### Exercise details:
Everything from the line containing "the current modulator" through the line containing "logic [10:0] clamp_low_code;" should be repeated exactly, and nothing else from the data.

◆ ◆ ◆

===== src/verilog/lh_sync.sv =====
`timescale 1ns/1ps
`default_nettype none
module lh_sync #(
   parameter int W = 1
)(
   // clock and reset
   input wire logic clk,
   input wire logic nrst,
   // asynchronous levels in, synchronised levels out
   input wire logic [W-1:0] async_in,
   output logic [W-1:0] sync_out
);
   logic [W-1:0] meta;

   if (W < 1) begin : g_chk
      $error("lh_sync width must be at least one");
   end

   always_ff @(posedge clk) begin
      if (!nrst) begin
         meta <= '0;
         sync_out <= '0;
      end else begin
         meta <= async_in;
         sync_out <= meta;
      end
   end
endmodule
`default_nettype wire


===== src/verilog/lh_ecc_dec.sv =====
`timescale 1ns/1ps
`default_nettype none
module lh_ecc_dec (
   // stored codeword
   input wire logic [lh_pkg::CW_W-1:0] codeword,
   // decoded result
   output logic [lh_pkg::DATA_W-1:0] data,
   output logic corrected,
   output logic uncorrectable
);
   logic [4:0] syn;
   logic par;
   logic [lh_pkg::CW_W-1:0] fixed;

   always_comb begin
      int k;
      k = 0;
      syn = '0;
      for (int i = 0; i < 5; i++) begin
         for (int p = 1; p < lh_pkg::CW_W; p++) begin
            if (((p >> i) & 1) == 1) begin
               syn[i] = syn[i] ^ codeword[p];
            end
         end
      end
      par = ^codeword;
      fixed = codeword;
      // single error: overall parity odd, flip the addressed bit
      if (par && syn != 5'h00 && int'(syn) < lh_pkg::CW_W) begin
         fixed[syn] = ~codeword[syn];
      end
      corrected = par;
      // even parity with nonzero syndrome means two bits flipped
      uncorrectable = (!par && syn != 5'h00) ||
                      (par && int'(syn) >= lh_pkg::CW_W);
      data = '0;
      for (int p = 1; p < lh_pkg::CW_W; p++) begin
         if ((p & (p - 1)) != 0) begin
            data[k] = fixed[p];
            k++;
         end
      end
   end
endmodule
`default_nettype wire


===== src/verilog/lh_output_path.sv =====
// The register addresses and the APB register port were left to the implementer.
`timescale 1ns/1ps
`default_nettype none
module lh_output_path #(
   parameter int PO_DELAY_CYC = lh_pkg::PO_DELAY_CYC
)(
   // clock and reset
   input wire logic clk,
   input wire logic nrst,
   // apb slave
   input wire logic psel,
   input wire logic penable,
   input wire logic pwrite,
   input wire logic [7:0] paddr,
   input wire logic [31:0] pwdata,
   output logic [31:0] prdata,
   output logic pready,
   output logic pslverr,
   // converter samples, same clock domain
   input wire logic adc_valid,
   input wire logic [15:0] adc_sample,
   input wire logic [8:0] temp_c,
   // supply comparators, asynchronous
   input wire logic vcc_below_uv_low,
   input wire logic vcc_above_uv_high,
   input wire logic vcc_above_ov_high,
   input wire logic vcc_below_ov_low,
   // duty cycle to the current modulator
   output logic [11:0] duty_cycle,
   output logic duty_valid
);
   // ************************************************************
   // declarations
   // ************************************************************
   logic [lh_pkg::CW_W-1:0] mem [lh_pkg::N_WORDS];
   logic [lh_pkg::DATA_W-1:0] word [lh_pkg::N_WORDS];
   logic [lh_pkg::N_WORDS-1:0] corr;
   logic [lh_pkg::N_WORDS-1:0] dbl;
   logic [3:0] sup_s;
   logic uv_low;
   logic uv_high;
   logic ov_high;
   logic ov_low;
   lh_pkg::lh_supply_e sup;
   lh_pkg::lh_supply_e next_sup;
   logic [31:0] po_cnt;
   logic ov_active;
   logic mem_fault;
   logic corr_seen;
   logic is_param;
   logic is_inj;
   logic is_status;
   logic is_duty;
   logic hit;
   logic wr_en;
   logic [2:0] word_idx;
   logic [2:0] inj_idx;
   logic [7:0] gain_lin_coef_cold;
   logic [7:0] gain_lin_coef_hot;
   logic [8:0] gain_quad_coef_cold;
   logic [8:0] gain_quad_coef_hot;
   logic [7:0] offset_temp_coef;
   logic invert;
   logic [11:0] gain_trim_code;
   logic [11:0] quiescent_trim_code;
   logic [10:0] clamp_high_code;
   logic [10:0] clamp_low_code;
   logic [12:0] gain_multiplier;
   logic signed [11:0] quiescent_fine_value;
   logic signed [9:0] next_dt;
   logic signed [8:0] lin_sel;
   logic signed [8:0] quad_sel;
   logic signed [29:0] next_f;
   logic signed [17:0] next_off;
   logic s1_valid;
   logic signed [15:0] s1_y;
   logic signed [29:0] s1_f;
   logic signed [17:0] offset_drift_term;
   logic s2_valid;
   logic signed [23:0] compensated_sample;
   logic s3_valid;
   logic signed [31:0] preclamp_output;
   logic [11:0] next_normal;
   logic [11:0] normal_duty;
   logic [11:0] clamp_lo;
   logic [11:0] clamp_hi;

   if (PO_DELAY_CYC < 1) begin : g_chk
      $error("power-on delay must be at least one cycle");
   end

   // ************************************************************
   // apb decode
   // ************************************************************
   // zero wait states: every access phase completes in its first cycle
   assign pready = 1'b1;
   assign wr_en = psel && penable && pwrite;
   assign word_idx = paddr[4:2];
   assign inj_idx = pwdata[lh_pkg::INJ_WORD_LSB +: 3];
   assign is_param = paddr[1:0] == 2'b00 && paddr < lh_pkg::OFS_INJ;
   assign is_inj = paddr == lh_pkg::OFS_INJ;
   assign is_status = paddr == lh_pkg::OFS_STATUS;
   assign is_duty = paddr == lh_pkg::OFS_DUTY;
   assign hit = is_param || is_inj || is_status || is_duty;
   assign pslverr = psel && penable && !hit;

   always_ff @(posedge clk) begin
      if (!nrst) begin
         prdata <= 32'h00000000;
      end else if (psel && !penable) begin
         prdata <= 32'h00000000;
         if (is_param) begin
            prdata <= {16'h0000, word[word_idx]};
         end else if (is_status) begin
            prdata[lh_pkg::ST_UV] <= sup == lh_pkg::SUP_UV;
            prdata[lh_pkg::ST_PO] <= sup == lh_pkg::SUP_PO_WAIT;
            prdata[lh_pkg::ST_OV] <= ov_active;
            prdata[lh_pkg::ST_MEMF] <= mem_fault;
            prdata[lh_pkg::ST_CORR] <= corr_seen;
         end else if (is_duty) begin
            prdata <= {20'h00000, duty_cycle};
         end
      end
   end

   // ************************************************************
   // parameter memory with check bits
   // ************************************************************
   // writes store a fresh codeword; the injection register flips stored
   // bits so software can exercise correction and the fault override
   always_ff @(posedge clk) begin
      if (!nrst) begin
         for (int i = 0; i < lh_pkg::N_WORDS; i++) begin
            mem[i] <= lh_pkg::ecc_encode(lh_pkg::RST_WORD[i]);
         end
      end else if (wr_en && is_param) begin
         mem[word_idx] <= lh_pkg::ecc_encode(pwdata[15:0]);
      end else if (wr_en && is_inj) begin
         mem[inj_idx] <= mem[inj_idx] ^ pwdata[lh_pkg::CW_W-1:0];
      end
   end

   for (genvar g = 0; g < lh_pkg::N_WORDS; g++) begin : g_dec
      lh_ecc_dec u_dec (
         .codeword(mem[g]),
         .data(word[g]),
         .corrected(corr[g]),
         .uncorrectable(dbl[g])
      );
   end

   always_ff @(posedge clk) begin
      if (!nrst) begin
         mem_fault <= 1'b0;
      end else begin
         mem_fault <= |dbl;
      end
   end

   // sticky, cleared by writing one; a new correction wins over the clear
   always_ff @(posedge clk) begin
      if (!nrst) begin
         corr_seen <= 1'b0;
      end else if (|corr) begin
         corr_seen <= 1'b1;
      end else if (wr_en && is_status && pwdata[lh_pkg::ST_CORR]) begin
         corr_seen <= 1'b0;
      end
   end

   // ************************************************************
   // parameter fields
   // ************************************************************
   assign gain_lin_coef_cold = word[lh_pkg::W_LIN][7:0];
   assign gain_lin_coef_hot = word[lh_pkg::W_LIN][lh_pkg::LIN_HOT_LSB +: 8];
   assign gain_quad_coef_cold = word[lh_pkg::W_QCOLD][8:0];
   assign gain_quad_coef_hot = word[lh_pkg::W_QHOT][8:0];
   assign offset_temp_coef = word[lh_pkg::W_OFFS][7:0];
   assign invert = word[lh_pkg::W_OFFS][lh_pkg::POL_BIT];
   assign gain_trim_code = word[lh_pkg::W_GAIN][11:0];
   assign quiescent_trim_code = word[lh_pkg::W_QUIES][11:0];
   assign clamp_high_code = word[lh_pkg::W_CLHI][10:0];
   assign clamp_low_code = word[lh_pkg::W_CLLO][10:0];
   // code rotated by half scale: 0 -> 4.0, 2047 -> ~8.0, 2048 -> 0.0
   assign gain_multiplier = {1'b0, ~gain_trim_code[11],
                             gain_trim_code[10:0]};
   assign quiescent_fine_value = $signed(quiescent_trim_code);
   // low limit 0..2047, high limit 2048..4095 of a 4096 span
   assign clamp_lo = {1'b0, clamp_low_code};
   assign clamp_hi = lh_pkg::CLHI_BASE + {1'b0, clamp_high_code};

   // ************************************************************
   // stage 1: temperature terms
   // ************************************************************
   always_comb begin
      next_dt = 10'(int'($signed(temp_c)) - lh_pkg::T_REF_C);
      // above the reference uses the hot pair, below it the cold pair
      if (next_dt > 10'sd0) begin
         lin_sel = 9'(int'({1'b0, gain_lin_coef_hot}) - lh_pkg::TC1_BIAS);
         quad_sel = $signed(gain_quad_coef_hot);
      end else begin
         lin_sel = 9'(int'({1'b0, gain_lin_coef_cold}) - lh_pkg::TC1_BIAS);
         quad_sel = $signed(gain_quad_coef_cold);
      end
      // sensitivity factor in units of 2^-24
      next_f = 30'(int'(lin_sel) * int'(next_dt) * lh_pkg::TC1_ALIGN +
                   int'(quad_sel) * int'(next_dt) * int'(next_dt));
      next_off = 18'(int'($signed(offset_temp_coef)) *
                     int'(next_dt));
   end

   always_ff @(posedge clk) begin
      if (!nrst) begin
         s1_valid <= 1'b0;
         s1_y <= 16'sh0000;
         s1_f <= 30'sh00000000;
         offset_drift_term <= 18'sh00000;
      end else begin
         s1_valid <= adc_valid;
         if (adc_valid) begin
            s1_y <= $signed(adc_sample);
            s1_f <= next_f;
            offset_drift_term <= next_off;
         end
      end
   end

   // ************************************************************
   // stage 2: compensated sample
   // ************************************************************
   always_ff @(posedge clk) begin
      if (!nrst) begin
         s2_valid <= 1'b0;
         compensated_sample <= 24'sh000000;
      end else begin
         s2_valid <= s1_valid;
         if (s1_valid) begin
            compensated_sample <= 24'(longint'(s1_y) +
               ((longint'(s1_y) * longint'(s1_f)) >>> lh_pkg::TC_SHIFT) +
               (longint'(offset_drift_term) >>>
                lh_pkg::OFF_SHIFT));
         end
      end
   end

   // ************************************************************
   // stage 3: gain and fine offset
   // ************************************************************
   always_ff @(posedge clk) begin
      if (!nrst) begin
         s3_valid <= 1'b0;
         preclamp_output <= 32'sh00000000;
      end else begin
         s3_valid <= s2_valid;
         if (s2_valid) begin
            preclamp_output <= 32'(
               ((longint'(gain_multiplier) * longint'(compensated_sample))
                >>> lh_pkg::GAIN_SHIFT) +
               longint'(quiescent_fine_value));
         end
      end
   end

   // ************************************************************
   // stage 4: range, polarity and clamps
   // ************************************************************
   always_comb begin
      // limit to the span first so inversion stays inside it
      if (preclamp_output < 32'sh00000000) begin
         next_normal = lh_pkg::DUTY_ZERO;
      end else if (preclamp_output > 32'(lh_pkg::DUTY_MAX)) begin
         next_normal = lh_pkg::DUTY_FULL;
      end else begin
         next_normal = preclamp_output[11:0];
      end
      if (invert) begin
         next_normal = lh_pkg::DUTY_FULL - next_normal;
      end
      if (next_normal < clamp_lo) begin
         next_normal = clamp_lo;
      end else if (next_normal > clamp_hi) begin
         next_normal = clamp_hi;
      end
   end

   always_ff @(posedge clk) begin
      if (!nrst) begin
         normal_duty <= lh_pkg::DUTY_ZERO;
      end else if (s3_valid) begin
         normal_duty <= next_normal;
      end
   end

   // ************************************************************
   // supply supervision
   // ************************************************************
   lh_sync #(
      .W(4)
   ) u_sync (
      .clk(clk),
      .nrst(nrst),
      .async_in({vcc_below_ov_low, vcc_above_ov_high,
                 vcc_above_uv_high, vcc_below_uv_low}),
      .sync_out(sup_s)
   );
   assign uv_low = sup_s[0];
   assign uv_high = sup_s[1];
   assign ov_high = sup_s[2];
   assign ov_low = sup_s[3];

   always_comb begin
      next_sup = sup;
      case (sup)
         lh_pkg::SUP_NORMAL: begin
            if (uv_low) begin
               next_sup = lh_pkg::SUP_UV;
            end
         end
         lh_pkg::SUP_UV: begin
            if (uv_high) begin
               next_sup = lh_pkg::SUP_PO_WAIT;
            end
         end
         lh_pkg::SUP_PO_WAIT: begin
            if (uv_low) begin
               next_sup = lh_pkg::SUP_UV;
            end else if (po_cnt == 32'(PO_DELAY_CYC - 1)) begin
               next_sup = lh_pkg::SUP_NORMAL;
            end
         end
         default: begin
            next_sup = lh_pkg::SUP_NORMAL;
         end
      endcase
   end

   always_ff @(posedge clk) begin
      if (!nrst) begin
         sup <= lh_pkg::SUP_NORMAL;
      end else begin
         sup <= next_sup;
      end
   end

   always_ff @(posedge clk) begin
      if (!nrst) begin
         po_cnt <= 32'h00000000;
      end else if (sup == lh_pkg::SUP_PO_WAIT && next_sup == sup) begin
         po_cnt <= po_cnt + 32'h00000001;
      end else begin
         po_cnt <= 32'h00000000;
      end
   end

   // hysteresis: set above the upper level, released below the lower one
   always_ff @(posedge clk) begin
      if (!nrst) begin
         ov_active <= 1'b0;
      end else if (ov_high) begin
         ov_active <= 1'b1;
      end else if (ov_low) begin
         ov_active <= 1'b0;
      end
   end

   // ************************************************************
   // duty output with overrides
   // ************************************************************
   // forced levels skip the clamps, so a host can tell them apart from programmed
   // output only when clamp_lo is above 0 and clamp_hi below 4095
   always_ff @(posedge clk) begin
      if (!nrst) begin
         duty_cycle <= lh_pkg::DUTY_ZERO;
         duty_valid <= 1'b0;
      end else begin
         duty_valid <= s3_valid;
         if (mem_fault) begin
            duty_cycle <= lh_pkg::DUTY_ZERO;
         end else if (ov_active) begin
            duty_cycle <= lh_pkg::DUTY_ZERO;
         end else if (sup != lh_pkg::SUP_NORMAL) begin
            duty_cycle <= lh_pkg::DUTY_FULL;
         end else begin
            duty_cycle <= s3_valid ? next_normal : normal_duty;
         end
      end
   end
endmodule
`default_nettype wire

◆ ◆ ◆

### Reply to the exercise:
   // duty cycle to the current modulator
   output logic [11:0] duty_cycle,
   output logic duty_valid
);
   // ************************************************************
   // declarations
   // ************************************************************
   logic [lh_pkg::CW_W-1:0] mem [lh_pkg::N_WORDS];
   logic [lh_pkg::DATA_W-1:0] word [lh_pkg::N_WORDS];
   logic [lh_pkg::N_WORDS-1:0] corr;
   logic [lh_pkg::N_WORDS-1:0] dbl;
   logic [3:0] sup_s;
   logic uv_low;
   logic uv_high;
   logic ov_high;
   logic ov_low;
   lh_pkg::lh_supply_e sup;
   lh_pkg::lh_supply_e next_sup;
   logic [31:0] po_cnt;
   logic ov_active;
   logic mem_fault;
   logic corr_seen;
   logic is_param;
   logic is_inj;
   logic is_status;
   logic is_duty;
   logic hit;
   logic wr_en;
   logic [2:0] word_idx;
   logic [2:0] inj_idx;
   logic [7:0] gain_lin_coef_cold;
   logic [7:0] gain_lin_coef_hot;
   logic [8:0] gain_quad_coef_cold;
   logic [8:0] gain_quad_coef_hot;
   logic [7:0] offset_temp_coef;
   logic invert;
   logic [11:0] gain_trim_code;
   logic [11:0] quiescent_trim_code;
   logic [10:0] clamp_high_code;
   logic [10:0] clamp_low_code;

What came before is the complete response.